Supplied data »
::::::::::
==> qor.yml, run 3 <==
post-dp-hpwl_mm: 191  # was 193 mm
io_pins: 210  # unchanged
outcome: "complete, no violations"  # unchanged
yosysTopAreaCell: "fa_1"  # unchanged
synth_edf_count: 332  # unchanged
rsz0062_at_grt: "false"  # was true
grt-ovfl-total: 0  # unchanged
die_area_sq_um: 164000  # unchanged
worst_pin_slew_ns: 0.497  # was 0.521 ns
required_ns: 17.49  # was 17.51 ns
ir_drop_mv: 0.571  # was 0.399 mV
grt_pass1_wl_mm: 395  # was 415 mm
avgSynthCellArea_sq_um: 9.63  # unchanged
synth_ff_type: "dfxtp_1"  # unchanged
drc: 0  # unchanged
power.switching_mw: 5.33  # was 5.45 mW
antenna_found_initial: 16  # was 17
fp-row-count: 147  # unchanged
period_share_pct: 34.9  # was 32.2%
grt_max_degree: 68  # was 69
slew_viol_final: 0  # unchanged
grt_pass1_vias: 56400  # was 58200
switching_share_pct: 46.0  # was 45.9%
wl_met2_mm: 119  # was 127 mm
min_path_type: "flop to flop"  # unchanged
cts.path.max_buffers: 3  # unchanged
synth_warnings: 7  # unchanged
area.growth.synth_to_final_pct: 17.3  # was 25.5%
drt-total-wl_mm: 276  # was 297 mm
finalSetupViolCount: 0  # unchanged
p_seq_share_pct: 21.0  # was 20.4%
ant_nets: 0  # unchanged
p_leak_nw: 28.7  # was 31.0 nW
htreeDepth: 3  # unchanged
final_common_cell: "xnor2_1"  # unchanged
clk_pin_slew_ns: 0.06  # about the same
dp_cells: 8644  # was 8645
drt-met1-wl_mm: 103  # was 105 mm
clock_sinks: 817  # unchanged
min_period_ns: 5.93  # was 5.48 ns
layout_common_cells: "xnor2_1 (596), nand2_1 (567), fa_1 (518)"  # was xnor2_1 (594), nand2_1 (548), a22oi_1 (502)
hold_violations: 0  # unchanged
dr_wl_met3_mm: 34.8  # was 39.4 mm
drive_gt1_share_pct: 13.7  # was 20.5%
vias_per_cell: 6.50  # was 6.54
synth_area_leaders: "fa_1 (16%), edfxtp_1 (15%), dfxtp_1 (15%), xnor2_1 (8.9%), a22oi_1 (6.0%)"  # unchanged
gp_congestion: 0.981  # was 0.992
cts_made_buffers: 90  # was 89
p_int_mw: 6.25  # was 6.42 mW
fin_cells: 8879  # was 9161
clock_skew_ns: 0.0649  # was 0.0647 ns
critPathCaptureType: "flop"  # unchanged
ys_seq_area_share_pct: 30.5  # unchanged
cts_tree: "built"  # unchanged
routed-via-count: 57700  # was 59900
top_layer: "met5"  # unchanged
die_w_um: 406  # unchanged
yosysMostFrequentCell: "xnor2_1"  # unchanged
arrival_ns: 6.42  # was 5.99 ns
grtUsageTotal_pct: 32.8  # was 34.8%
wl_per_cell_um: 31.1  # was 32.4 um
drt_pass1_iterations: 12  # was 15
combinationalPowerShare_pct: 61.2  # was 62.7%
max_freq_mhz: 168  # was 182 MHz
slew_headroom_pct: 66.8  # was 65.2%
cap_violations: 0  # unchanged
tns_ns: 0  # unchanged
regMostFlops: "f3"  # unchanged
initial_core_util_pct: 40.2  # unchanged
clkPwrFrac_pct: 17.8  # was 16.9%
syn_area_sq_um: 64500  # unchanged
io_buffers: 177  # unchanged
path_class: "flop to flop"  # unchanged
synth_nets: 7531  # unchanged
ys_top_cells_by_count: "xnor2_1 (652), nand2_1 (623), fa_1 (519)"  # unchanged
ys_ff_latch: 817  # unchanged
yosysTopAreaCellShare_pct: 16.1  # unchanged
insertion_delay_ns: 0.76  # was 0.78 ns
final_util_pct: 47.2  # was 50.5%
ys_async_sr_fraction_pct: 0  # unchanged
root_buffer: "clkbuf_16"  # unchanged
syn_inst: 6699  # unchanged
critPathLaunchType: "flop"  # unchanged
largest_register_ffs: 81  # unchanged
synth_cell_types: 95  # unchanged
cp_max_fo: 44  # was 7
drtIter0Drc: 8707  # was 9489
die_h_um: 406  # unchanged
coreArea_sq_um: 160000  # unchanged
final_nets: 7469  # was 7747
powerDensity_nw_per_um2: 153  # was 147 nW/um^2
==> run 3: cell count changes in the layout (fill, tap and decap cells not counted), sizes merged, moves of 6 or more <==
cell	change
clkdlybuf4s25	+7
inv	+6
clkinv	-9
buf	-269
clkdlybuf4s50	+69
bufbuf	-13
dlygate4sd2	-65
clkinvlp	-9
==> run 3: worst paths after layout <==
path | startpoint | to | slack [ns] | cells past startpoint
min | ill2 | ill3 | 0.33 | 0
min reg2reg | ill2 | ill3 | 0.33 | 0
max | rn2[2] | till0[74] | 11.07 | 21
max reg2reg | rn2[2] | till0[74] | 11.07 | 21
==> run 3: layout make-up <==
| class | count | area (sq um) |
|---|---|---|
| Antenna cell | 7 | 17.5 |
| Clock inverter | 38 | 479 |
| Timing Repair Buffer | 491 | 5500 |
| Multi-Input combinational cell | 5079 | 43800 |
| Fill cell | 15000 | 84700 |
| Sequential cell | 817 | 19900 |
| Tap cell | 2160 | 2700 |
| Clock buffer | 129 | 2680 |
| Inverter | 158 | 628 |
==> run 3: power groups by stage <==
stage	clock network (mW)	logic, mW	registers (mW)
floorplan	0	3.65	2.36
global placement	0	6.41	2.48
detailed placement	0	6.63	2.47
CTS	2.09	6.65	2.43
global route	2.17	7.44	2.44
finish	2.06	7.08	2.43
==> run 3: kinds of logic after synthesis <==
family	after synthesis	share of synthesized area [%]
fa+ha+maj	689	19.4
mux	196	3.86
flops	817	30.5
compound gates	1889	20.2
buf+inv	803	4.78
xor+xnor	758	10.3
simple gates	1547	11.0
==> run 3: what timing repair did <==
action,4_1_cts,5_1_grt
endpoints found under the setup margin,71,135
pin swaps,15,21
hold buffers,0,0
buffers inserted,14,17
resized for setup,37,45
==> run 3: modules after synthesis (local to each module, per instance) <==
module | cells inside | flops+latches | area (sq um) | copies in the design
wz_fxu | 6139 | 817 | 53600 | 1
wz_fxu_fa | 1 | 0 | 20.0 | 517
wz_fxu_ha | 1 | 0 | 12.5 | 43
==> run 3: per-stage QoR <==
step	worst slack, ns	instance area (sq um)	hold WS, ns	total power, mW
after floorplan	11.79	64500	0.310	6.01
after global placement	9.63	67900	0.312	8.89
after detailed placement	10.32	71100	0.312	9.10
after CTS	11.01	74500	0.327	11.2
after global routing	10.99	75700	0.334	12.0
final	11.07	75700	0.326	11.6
::::::::::
Task item » Read the data above. Pull out each line in which the string "logic" appears.

Written reply »
stage	clock network (mW)	logic, mW	registers (mW)
==> run 3: kinds of logic after synthesis <==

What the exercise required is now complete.